Wednesday, January 20, 2010

Kill Your Darlings...

… these were the words spoken by Eve Silver at a TRW workshop I’d intended earlier this month. Meaning? Sometimes, even those most precious, hard-worked gorgeous sentences need to be killed. This doesn’t just extend to wordplay but to characters and particularly, to scenes. Sometimes, they just don’t fit in the story or do anything to move the plot along.

I’m learning this more and more as I write and it never gets easier. Some scenes will be so awesome and shiny but they’ll do nothing. It’s a pain and often… a fight between wills- the stubborn ego and the practical plotter. Now, I’m not a plotter in the sense that I know where I’m going from point A to B to C. Heck no. My writing is utter chaos. If anyone were to read the rough drafts, they’d be lost because I write random scenes as they come to me and then string them up later to make some kind of a sense- a jigsaw puzzle. So for me, I’ll have a lot of scenes I’ll love or LOVE, but won’t be able to place. So out they go.

Characters… I’m not good with this. I’m not much of a kill off a character I like person and this also reflects what I watch or will read. I refuse, REFUSE, to watch/read something where the main character dies. For me, it’s a waste of my time. I don’t need a character to be doomed from the start. I want to see him/her struggle and get to their feet, to come out better for all that they’d gone through. So death to a main char is a sure way for me to put the book down.

And I’ll confess, because of this, I do often read the last page of a book. Or at least skim it to make sure that everyone is alive and in happily ever after. There’s too much ugliness in reality. I read to get away from it all. But I digress.

I’ve been editing my manuscript for a bit now. It had just gone through a critique so this past week I’ve been cleaning it up. I’ve realized two things: 1. Some of those nice pretty sentences? Aren’t needed because they are either redundant or confusing to the reader. 2. I have more clutch words than I expected and not just that… but actions as well. For instance, clutch words: just, simply. Action clutches?- certain lip movements, glaring or narrowing of the eyes.
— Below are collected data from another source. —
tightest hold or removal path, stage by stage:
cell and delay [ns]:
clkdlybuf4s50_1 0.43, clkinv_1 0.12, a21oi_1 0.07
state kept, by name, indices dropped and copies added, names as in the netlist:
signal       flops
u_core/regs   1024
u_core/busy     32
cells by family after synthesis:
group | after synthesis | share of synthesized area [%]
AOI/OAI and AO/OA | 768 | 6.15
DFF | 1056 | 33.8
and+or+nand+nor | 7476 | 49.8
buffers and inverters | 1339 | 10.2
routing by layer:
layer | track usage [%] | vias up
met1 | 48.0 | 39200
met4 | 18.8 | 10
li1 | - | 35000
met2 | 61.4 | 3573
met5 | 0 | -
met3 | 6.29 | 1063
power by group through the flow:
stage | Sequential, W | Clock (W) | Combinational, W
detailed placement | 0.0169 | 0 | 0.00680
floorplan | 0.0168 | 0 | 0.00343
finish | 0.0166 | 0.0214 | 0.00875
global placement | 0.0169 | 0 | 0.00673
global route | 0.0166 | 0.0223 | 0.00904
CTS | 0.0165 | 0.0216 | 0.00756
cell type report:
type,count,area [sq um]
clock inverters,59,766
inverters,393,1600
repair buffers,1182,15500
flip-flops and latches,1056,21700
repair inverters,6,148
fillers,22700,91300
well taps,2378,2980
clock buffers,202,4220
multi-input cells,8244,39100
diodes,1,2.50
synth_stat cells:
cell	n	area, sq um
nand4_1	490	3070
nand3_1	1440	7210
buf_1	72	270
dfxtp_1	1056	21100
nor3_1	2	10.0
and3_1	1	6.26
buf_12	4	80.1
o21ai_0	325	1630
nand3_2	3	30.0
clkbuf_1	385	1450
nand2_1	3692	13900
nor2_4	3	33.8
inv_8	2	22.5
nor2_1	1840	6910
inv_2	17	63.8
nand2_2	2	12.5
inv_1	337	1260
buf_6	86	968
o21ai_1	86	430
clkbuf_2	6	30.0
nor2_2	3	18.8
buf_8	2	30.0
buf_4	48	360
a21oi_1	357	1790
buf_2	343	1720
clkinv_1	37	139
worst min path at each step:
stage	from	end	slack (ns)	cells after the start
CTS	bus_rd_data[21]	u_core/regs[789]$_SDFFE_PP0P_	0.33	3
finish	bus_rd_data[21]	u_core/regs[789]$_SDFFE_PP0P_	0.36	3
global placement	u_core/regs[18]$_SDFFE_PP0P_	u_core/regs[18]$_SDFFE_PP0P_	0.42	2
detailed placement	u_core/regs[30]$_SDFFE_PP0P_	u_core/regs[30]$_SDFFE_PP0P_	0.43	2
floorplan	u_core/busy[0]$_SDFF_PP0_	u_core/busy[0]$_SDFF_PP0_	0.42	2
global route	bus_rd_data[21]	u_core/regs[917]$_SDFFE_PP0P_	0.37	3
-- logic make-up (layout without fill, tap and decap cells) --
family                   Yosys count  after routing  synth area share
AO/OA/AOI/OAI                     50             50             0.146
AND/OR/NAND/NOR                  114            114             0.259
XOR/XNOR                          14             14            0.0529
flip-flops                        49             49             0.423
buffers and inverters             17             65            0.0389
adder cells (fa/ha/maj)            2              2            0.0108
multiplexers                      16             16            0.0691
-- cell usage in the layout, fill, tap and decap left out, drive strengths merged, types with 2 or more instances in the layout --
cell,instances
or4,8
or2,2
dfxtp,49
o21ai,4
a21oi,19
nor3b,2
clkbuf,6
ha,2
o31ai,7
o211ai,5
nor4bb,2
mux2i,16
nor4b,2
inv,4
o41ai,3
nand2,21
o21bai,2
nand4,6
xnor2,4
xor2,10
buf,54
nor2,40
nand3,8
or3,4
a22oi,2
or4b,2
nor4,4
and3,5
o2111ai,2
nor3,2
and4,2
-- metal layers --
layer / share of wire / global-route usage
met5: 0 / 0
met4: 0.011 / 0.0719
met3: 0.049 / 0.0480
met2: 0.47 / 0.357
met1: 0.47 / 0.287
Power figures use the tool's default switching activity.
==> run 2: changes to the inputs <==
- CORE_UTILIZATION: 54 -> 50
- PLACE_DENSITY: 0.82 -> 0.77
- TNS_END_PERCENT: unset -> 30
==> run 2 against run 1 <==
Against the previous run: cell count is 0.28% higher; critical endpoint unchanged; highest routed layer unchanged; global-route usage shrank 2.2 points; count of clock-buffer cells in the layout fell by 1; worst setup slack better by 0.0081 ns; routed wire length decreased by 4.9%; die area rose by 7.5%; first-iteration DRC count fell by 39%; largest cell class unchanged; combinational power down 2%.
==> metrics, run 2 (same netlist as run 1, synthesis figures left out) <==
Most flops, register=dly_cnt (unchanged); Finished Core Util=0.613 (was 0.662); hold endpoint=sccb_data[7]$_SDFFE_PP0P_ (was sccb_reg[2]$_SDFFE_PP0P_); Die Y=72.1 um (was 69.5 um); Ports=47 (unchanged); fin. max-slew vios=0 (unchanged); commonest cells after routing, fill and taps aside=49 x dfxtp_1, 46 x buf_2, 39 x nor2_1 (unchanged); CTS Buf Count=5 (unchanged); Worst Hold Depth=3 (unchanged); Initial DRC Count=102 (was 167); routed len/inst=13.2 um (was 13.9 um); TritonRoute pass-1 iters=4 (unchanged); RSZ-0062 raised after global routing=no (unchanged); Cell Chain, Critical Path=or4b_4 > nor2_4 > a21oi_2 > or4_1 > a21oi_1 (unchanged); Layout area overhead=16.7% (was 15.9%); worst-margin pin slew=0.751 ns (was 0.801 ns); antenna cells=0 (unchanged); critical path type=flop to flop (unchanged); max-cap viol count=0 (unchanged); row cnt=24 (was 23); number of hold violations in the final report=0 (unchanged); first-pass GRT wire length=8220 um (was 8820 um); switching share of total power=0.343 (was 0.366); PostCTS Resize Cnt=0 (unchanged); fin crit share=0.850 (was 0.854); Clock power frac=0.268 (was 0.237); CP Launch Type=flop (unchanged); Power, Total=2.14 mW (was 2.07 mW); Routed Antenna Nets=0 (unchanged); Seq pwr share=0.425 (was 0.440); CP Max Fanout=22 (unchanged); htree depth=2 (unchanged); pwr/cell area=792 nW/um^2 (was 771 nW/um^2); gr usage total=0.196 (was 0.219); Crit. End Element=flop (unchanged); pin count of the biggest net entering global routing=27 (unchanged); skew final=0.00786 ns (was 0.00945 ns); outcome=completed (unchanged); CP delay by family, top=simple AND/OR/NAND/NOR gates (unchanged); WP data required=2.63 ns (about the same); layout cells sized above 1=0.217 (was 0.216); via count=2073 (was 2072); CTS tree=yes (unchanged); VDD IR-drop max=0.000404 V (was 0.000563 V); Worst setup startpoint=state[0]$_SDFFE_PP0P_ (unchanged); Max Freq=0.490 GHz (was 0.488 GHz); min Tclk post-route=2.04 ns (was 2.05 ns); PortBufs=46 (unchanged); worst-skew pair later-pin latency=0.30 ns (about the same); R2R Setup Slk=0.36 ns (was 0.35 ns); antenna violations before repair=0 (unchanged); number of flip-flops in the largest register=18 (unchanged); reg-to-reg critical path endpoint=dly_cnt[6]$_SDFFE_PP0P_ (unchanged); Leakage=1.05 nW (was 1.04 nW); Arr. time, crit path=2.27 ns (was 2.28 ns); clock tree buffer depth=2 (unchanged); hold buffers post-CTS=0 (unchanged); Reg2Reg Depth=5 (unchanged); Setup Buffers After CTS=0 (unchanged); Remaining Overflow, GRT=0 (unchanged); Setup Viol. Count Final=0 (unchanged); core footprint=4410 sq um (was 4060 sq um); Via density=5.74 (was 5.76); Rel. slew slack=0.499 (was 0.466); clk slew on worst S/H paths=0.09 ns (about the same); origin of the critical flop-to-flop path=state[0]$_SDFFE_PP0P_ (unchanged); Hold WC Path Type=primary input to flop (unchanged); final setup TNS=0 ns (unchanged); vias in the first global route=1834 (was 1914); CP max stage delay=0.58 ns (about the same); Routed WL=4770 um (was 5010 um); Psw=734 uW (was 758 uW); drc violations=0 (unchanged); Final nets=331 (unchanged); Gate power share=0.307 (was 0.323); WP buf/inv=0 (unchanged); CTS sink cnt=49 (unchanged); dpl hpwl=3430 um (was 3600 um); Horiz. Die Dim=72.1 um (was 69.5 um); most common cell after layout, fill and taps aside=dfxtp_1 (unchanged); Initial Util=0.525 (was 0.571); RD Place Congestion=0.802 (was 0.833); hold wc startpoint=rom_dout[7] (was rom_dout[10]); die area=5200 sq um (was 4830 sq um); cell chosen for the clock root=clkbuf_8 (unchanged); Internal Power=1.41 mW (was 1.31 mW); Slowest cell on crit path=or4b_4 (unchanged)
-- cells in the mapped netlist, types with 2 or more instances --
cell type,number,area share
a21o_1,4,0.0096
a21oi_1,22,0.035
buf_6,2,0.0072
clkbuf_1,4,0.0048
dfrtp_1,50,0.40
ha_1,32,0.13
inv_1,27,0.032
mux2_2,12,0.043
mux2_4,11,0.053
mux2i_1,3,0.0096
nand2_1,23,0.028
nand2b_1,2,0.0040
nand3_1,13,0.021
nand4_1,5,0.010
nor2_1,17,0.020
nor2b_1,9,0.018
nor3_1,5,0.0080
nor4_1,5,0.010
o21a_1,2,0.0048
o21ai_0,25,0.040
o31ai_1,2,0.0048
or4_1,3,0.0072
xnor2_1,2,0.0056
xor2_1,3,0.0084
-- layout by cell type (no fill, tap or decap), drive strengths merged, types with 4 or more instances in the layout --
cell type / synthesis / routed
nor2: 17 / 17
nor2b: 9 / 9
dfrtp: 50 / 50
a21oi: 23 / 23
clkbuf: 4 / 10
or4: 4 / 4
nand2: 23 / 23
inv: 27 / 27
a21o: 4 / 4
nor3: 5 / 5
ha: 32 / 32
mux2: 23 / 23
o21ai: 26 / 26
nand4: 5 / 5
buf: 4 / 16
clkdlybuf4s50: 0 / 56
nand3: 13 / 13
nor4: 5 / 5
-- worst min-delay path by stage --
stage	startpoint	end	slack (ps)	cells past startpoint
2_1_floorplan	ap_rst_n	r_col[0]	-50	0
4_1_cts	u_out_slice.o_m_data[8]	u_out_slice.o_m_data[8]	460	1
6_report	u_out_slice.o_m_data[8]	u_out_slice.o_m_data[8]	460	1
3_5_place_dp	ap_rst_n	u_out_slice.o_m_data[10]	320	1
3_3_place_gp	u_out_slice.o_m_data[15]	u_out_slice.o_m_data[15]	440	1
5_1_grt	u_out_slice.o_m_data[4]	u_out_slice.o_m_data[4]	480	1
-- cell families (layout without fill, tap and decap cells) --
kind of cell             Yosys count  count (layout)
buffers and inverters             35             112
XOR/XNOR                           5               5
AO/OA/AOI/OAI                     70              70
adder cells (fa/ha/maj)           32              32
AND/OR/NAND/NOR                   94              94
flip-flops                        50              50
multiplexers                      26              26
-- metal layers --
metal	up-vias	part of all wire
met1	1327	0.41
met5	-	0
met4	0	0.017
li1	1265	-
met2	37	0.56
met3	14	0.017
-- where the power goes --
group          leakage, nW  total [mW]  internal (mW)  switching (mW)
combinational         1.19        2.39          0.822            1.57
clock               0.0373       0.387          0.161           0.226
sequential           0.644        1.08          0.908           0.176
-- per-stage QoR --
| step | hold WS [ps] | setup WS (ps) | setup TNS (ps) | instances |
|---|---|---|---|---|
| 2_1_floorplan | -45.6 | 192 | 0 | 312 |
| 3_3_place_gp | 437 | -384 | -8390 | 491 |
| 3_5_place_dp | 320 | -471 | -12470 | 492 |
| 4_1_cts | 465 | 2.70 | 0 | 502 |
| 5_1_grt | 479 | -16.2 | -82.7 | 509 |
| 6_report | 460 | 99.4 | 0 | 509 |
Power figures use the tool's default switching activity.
<file path="config.mk">
export PLATFORM = sky130hd
export DESIGN_NAME = cic5_dec
export DESIGN_NICKNAME = d
export VERILOG_FILES = /design/src/rtl/adc_pkg.sv /design/src/rtl/cic_comb_stage.sv /design/src/rtl/cic5_dec.sv
export SDC_FILE = /design/constraint.sdc
export NUM_CORES = 1
export LEC_CHECK = 0
export BUFFER_PORTS_ARGS = -buffer_cell sky130_fd_sc_hd__buf_2
export CORE_MARGIN = 2
export CORE_UTILIZATION = 55
export DETAILED_ROUTE_END_ITERATION = 10
export GPL_TIMING_DRIVEN = 0
export PLACE_DENSITY = 0.71
export SYNTH_ARGS = -nofsm -noshare
export SYNTH_HDL_FRONTEND = slang
export SYNTH_SLANG_ARGS = --single-unit
export TNS_END_PERCENT = 100
</file>
<file path="constraint.sdc">
create_clock -name clk -period 25.4 [get_ports clk]
set_input_delay 0 -clock clk [delete_from_list [all_inputs] [get_ports clk]]
set_output_delay 0 -clock clk [all_outputs]
set_load 0.01 [all_outputs]
</file>
<file path="src/rtl/adc_pkg.sv">
// Shared constants for the ADC decimation chain: chain word width, CIC order
// and the gain-alignment figures the half-band stages rely on.
package adc_pkg;

    localparam int ADC_DW           = 35;
    localparam int CIC_ORDER        = 5;
    localparam int CIC_DEC_LOG2_MAX = 6;
    localparam int CIC_DEC_LOG2_DEF = 6;
    localparam int MOD_IN_W_DEF     = 4;

    // Full-precision CIC gain in bits for the default configuration.
    localparam int CIC_GAIN_LOG2 = CIC_ORDER * CIC_DEC_LOG2_DEF;

    // Spare MSBs left in the chain word above a full-scale CIC output.
    localparam int HB_ALIGN_SHIFT = ADC_DW - (MOD_IN_W_DEF + CIC_GAIN_LOG2);

    typedef logic signed [ADC_DW-1:0] adc_word_t;

    function automatic int cic_acc_w(input int in_w, input int dec_log2);
        return in_w + CIC_ORDER * dec_log2;
    endfunction

endpackage

</file>
<file path="src/rtl/cic_comb_stage.sv">
// One CIC comb section: differentiator with a delay register that only
// advances on the decimated-rate enable.
module cic_comb_stage #(
    parameter int W = 34
) (
    input  logic                clk,
    input  logic                rstn,
    input  logic                en,
    input  logic signed [W-1:0] din,
    output logic signed [W-1:0] dout
);

    logic signed [W-1:0] dly;

    always_ff @(posedge clk or negedge rstn) begin
        if (!rstn) begin
            dly <= '0;
        end else if (en) begin
            dly <= din;
        end
    end

    assign dout = din - dly;

endmodule

</file>
<file path="src/rtl/cic5_dec.sv">
// Fifth-order CIC decimator, first stage of the ADC chain. Decimates the
// modulator stream by 2^DEC_LOG2 at full precision, wrap-around arithmetic.
module cic5_dec
    import adc_pkg::*;
#(
    parameter int IN_W     = 4,
    parameter int DEC_LOG2 = 6
) (
    input  logic                     clk,
    input  logic                     rstn,
    input  logic                     clk_vld_in,
    input  logic signed [IN_W-1:0]   dat_in,
    output logic                     clk_vld_out,
    output logic signed [ADC_DW-1:0] dat_out
);

    localparam int ACC_W = cic_acc_w(IN_W, DEC_LOG2);

    if (ACC_W > ADC_DW) begin : g_acc_w_chk
        $error("cic5_dec: accumulator width %0d exceeds chain width %0d", ACC_W, ADC_DW);
    end
    if (DEC_LOG2 < 1 || DEC_LOG2 > CIC_DEC_LOG2_MAX) begin : g_dec_chk
        $error("cic5_dec: DEC_LOG2 %0d out of range", DEC_LOG2);
    end

    logic signed [ACC_W-1:0]    integ [CIC_ORDER];
    logic signed [ACC_W-1:0]    sext_in;
    logic signed [ACC_W-1:0]    c_in;
    logic        [DEC_LOG2-1:0] ph;
    logic                       dec_ev;
    logic                       dec_d;

    assign sext_in = ACC_W'(dat_in);
    assign dec_ev  = clk_vld_in && (ph == '1);

    // Integrators read the previous value of the stage below (pipelined chain).
    always_ff @(posedge clk or negedge rstn) begin
        if (!rstn) begin
            for (int k = 0; k < CIC_ORDER; k++) begin
                integ[k] <= '0;
            end
        end else if (clk_vld_in) begin
            integ[0] <= integ[0] + sext_in;
            for (int k = 1; k < CIC_ORDER; k++) begin
                integ[k] <= integ[k] + integ[k-1];
            end
        end
    end

    always_ff @(posedge clk or negedge rstn) begin
        if (!rstn) begin
            ph <= '0;
        end else if (clk_vld_in) begin
            ph <= ph + DEC_LOG2'(1);
        end
    end

    // Capture the value I5 takes on this update, so the comb sees the R-th sample.
    always_ff @(posedge clk or negedge rstn) begin
        if (!rstn) begin
            c_in  <= '0;
            dec_d <= 1'b0;
        end else begin
            dec_d <= dec_ev;
            if (dec_ev) begin
                c_in <= integ[CIC_ORDER-1] + integ[CIC_ORDER-2];
            end
        end
    end

    for (genvar g = 0; g < CIC_ORDER; g++) begin : g_comb
        logic signed [ACC_W-1:0] c_src;
        logic signed [ACC_W-1:0] c_out;

        if (g == 0) begin : g_first
            assign c_src = c_in;
        end else begin : g_next
            assign c_src = g_comb[g-1].c_out;
        end

        cic_comb_stage #(
            .W (ACC_W)
        ) u_comb (
            .clk  (clk),
            .rstn (rstn),
            .en   (dec_d),
            .din  (c_src),
            .dout (c_out)
        );
    end

    always_ff @(posedge clk or negedge rstn) begin
        if (!rstn) begin
            dat_out     <= '0;
            clk_vld_out <= 1'b0;
        end else begin
            clk_vld_out <= dec_d;
            if (dec_d) begin
                dat_out <= ADC_DW'(g_comb[CIC_ORDER-1].c_out);
            end
        end
    end

endmodule

</file>
==> impl_metrics.env <==
export IMPL_yosys_warnings=0
export IMPL_max_cap_viol_count=0
export IMPL_wl_per_cell_um=15.2
export IMPL_finalHoldViolations=0
export IMPL_clkSlewWorstSetupHoldPaths_ns=0.06
export IMPL_worstSetupStartpointType="flip-flop"
export IMPL_antenna_found_initial=0
export IMPL_synthSimpleGateAreaFrac=0.120
export IMPL_finClkSkew_ns=0.0133
export IMPL_status="finished, final reports clean"
export IMPL_ios=43
export IMPL_grt_use_met1=0.266
export IMPL_syn_area_per_cell_um2=9.02
export IMPL_synth_nets=3791
export IMPL_rsz0062_at_grt="no"
export IMPL_final_period_utilization=0.394
export IMPL_grt_use_total=0.228
export IMPL_crit_top_cell="a21o_1"
export IMPL_cts_sinks=416
export IMPL_seq_area_frac_synth=0.335
export IMPL_start_util=0.554
export IMPL_fin_crit_ns=10.01
export IMPL_cpMaxStageDelayCell="fa_1"
export IMPL_numCtsBuffers=49
export IMPL_final_max_slew_viol_count=0
export IMPL_grt_use_met3=0.0223
export IMPL_path_buf_inv=1
export IMPL_first_iter_violations=989
export IMPL_max_stage_delay_ns=0.41
export IMPL_drive_gt1_frac=0.0927
export IMPL_die_w_um=242
export IMPL_synth_compound_area_frac=0.206
export IMPL_vias_per_cell=5.54
export IMPL_grt_ovfl_total=0
export IMPL_post_route_util=0.607
export IMPL_cts_resized=0
export IMPL_tns_ns=0
export IMPL_coreArea_um2=56100
export IMPL_async_flop_share=1.00
export IMPL_syn_inst=3443
export IMPL_synth_ff_type="dfrtp_1"
export IMPL_grt_pass1_wl_mm=113
export IMPL_first_pass_iters=5
export IMPL_grt_max_degree=119
export IMPL_met2_usage=0.428
export IMPL_critPathKind="reg -> reg"
export IMPL_max_freq_ghz=0.0999
export IMPL_setup_viol=0
export IMPL_holdCritPathClass="in -> async"
export IMPL_cp_startpoint="c_in[0]"
export IMPL_cts_buffer_depth=3
export IMPL_clock_latency_ns=0.59
export IMPL_vias=24038
export IMPL_synth_xor_area_frac=0.0828
export IMPL_die_area_um2=58400
export IMPL_area_growth_synth_to_final_pct=9.63
export IMPL_grt_busiest_layer="met2"
export IMPL_synth_fa_ha_area_frac=0.140
export IMPL_cts_root_buf="clkbuf_16"
export IMPL_nets=3892
export IMPL_dpl_hpwl_mm=50.1
export IMPL_cp_required_ns=25.91
export IMPL_place_congestion=0.958
export IMPL_routed_wl_mm=65.9
export IMPL_ant_nets=0
export IMPL_crit_fanout=7
export IMPL_critPathTopFamily="compound AO/OA/AOI/OAI gates"
export IMPL_reg2reg_from="c_in[0]"
export IMPL_cts_max_level=2
export IMPL_die_y_um=242
export IMPL_syn_area_um2=31100
export IMPL_crit_arrival_ns=10.52
export IMPL_drc=0
export IMPL_numPortBuffers=42
export IMPL_holdWs_ns=0.0680
export IMPL_rows=87
export IMPL_synth_edf_count=0
export IMPL_post_cts_setup_buffer_count=0
export IMPL_fillers=4963
export IMPL_cts_tree="built"
export IMPL_synth_distinct_cells=86
export IMPL_grt_pass1_vias=24130
export IMPL_antenna_cells=0
export IMPL_synthMuxAreaShare=0.0728
export IMPL_ys_seq_elements=416
export IMPL_worst_pin_slew_ns=1.11
export IMPL_slew_limit_headroom=0.257
export IMPL_synth_top_family_by_area="compound AO/OA/AOI/OAI gates"
export IMPL_ctsHoldBuffers=5
export IMPL_end_kind="flip-flop"
==> sequential cells by signal, summed over array words and instances (netlist names) <==
register	count
g_comb.u_comb.dly	170
integ	170
c_in	34
dat_out	34
ph	6
clk_vld_out	1
dec_d	1
==> metrics by stage <==
| step | area [um^2] | setup WS (ns) | std cells |
|---|---|---|---|
| 2_1_floorplan | 31100 | 16.75 | 3443 |
| 3_3_place_gp | 32200 | 15.58 | 4241 |
| 3_5_place_dp | 32300 | 15.46 | 4244 |
| 4_1_cts | 34000 | 15.41 | 4336 |
| 5_1_grt | 34000 | 14.31 | 4336 |
| 6_report | 34000 | 15.39 | 4336 |
==> cells in the final DEF, fill, tap and decap left out, types with 41 or more instances in the layout <==
master,instances
clkbuf_16,51
o21bai_1,41
nor2b_1,45
mux2_2,184
ha_1,331
nor2_1,172
clkbuf_1,72
dfrtp_1,416
o21a_1,57
nand3_1,43
nor3_1,53
a21o_1,149
a21oi_1,268
inv_1,279
xnor2_1,213
nand2_1,355
buf_2,42
xor2_1,76
o21ai_0,277
==> cells by family (layout without fill, tap and decap cells) <==
| family | after synthesis | count (layout) |
|---|---|---|
| buffers and inverters | 357 | 494 |
| adder cells (fa/ha/maj) | 341 | 341 |
| flip-flops | 416 | 416 |
| XOR/XNOR | 291 | 291 |
| multiplexers | 203 | 203 |
| AO/OA/AOI/OAI | 1018 | 1018 |
| AND/OR/NAND/NOR | 817 | 817 |
==> cell usage after synthesis (all sizes together), types with 22 or more instances <==
cell type	number	area share
o21a	57	0.014
nand2	356	0.043
a211oi	22	0.0053
nand2b	38	0.0077
a31oi	27	0.0054
a21o	151	0.037
nand3	44	0.0075
nor3	53	0.0085
o21ai	291	0.047
ha	331	0.13
mux2	184	0.067
a21oi	268	0.043
o31ai	23	0.0056
dfrtp	416	0.34
o21bai	41	0.0099
nor2	172	0.021
xnor2	214	0.061
o211ai	22	0.0053
nor2b	45	0.0091
xor2	76	0.021
and3	32	0.0066
inv	279	0.034
clkbuf	60	0.0073
==> path summary, 6_finish.rpt <==
| check | endpoint | slack (ns) | depth (start not counted) |
|---|---|---|---|
| max in group asynchronous | integ[166] | 23.74 | 4 |
| max | dat_out[33] | 15.39 | 53 |
| min in group clk | integ[136] | 0.30 | 4 |
| min | dat_out[1] | 0.07 | 2 |
| max reg2reg | dat_out[33] | 15.39 | 53 |
| min reg2reg | ph[5] | 0.48 | 1 |
==> layout make-up <==
type                    instances  area (um^2)  area share
inverters                     279         1050      0.0308
clock inverters                16          262     0.00768
plain buffers                  78          298     0.00875
well taps                     756          946      0.0278
clock buffers                  71         1430      0.0420
flip-flops and latches        416        10400       0.306
multi-input cells            2670        19300       0.567
repair buffers                 50          353      0.0104
==> layer usage <==
layer / part of all wire / up-vias
li1: - / 12426
met1: 0.44 / 11179
met2: 0.51 / 295
met3: 0.022 / 138
met4: 0.035 / 0
met5: 0 / -
Power is left out: the tool's default activity adds up to more than one toggle a clock period on the data nets, which glitch-free logic cannot reach.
So kill your darlings, because as hard as it is, your story will be better for it. Yes, those are words I took back with me from Eve Silver’s awesome workshop and it’s something that I’ll keep with me. Maybe I’ll even print it out in front of me while I write.


Speaking of Eve, I just finished her book Seduced by a Stranger and I highly recommend it. At first, I was a bit wary of the hero. He’s different. Darker. Harder. Colder. Just different from any other hero I’ve ever really read before. I wasn’t sure what to expect because his story is so… intense for a lack of a better word, and thought that it could have easily ended up to be one of those stories that I just didn’t feel the heat between the hero and heroine. I was wrong. It didn’t take long for him to grow on me. He has a past, a dark one that I found quite ensnaring and couldn’t wait to read more about. So yes, if you’re wanting to read a historical and are wanting something different this is definitely an edge of the seat read.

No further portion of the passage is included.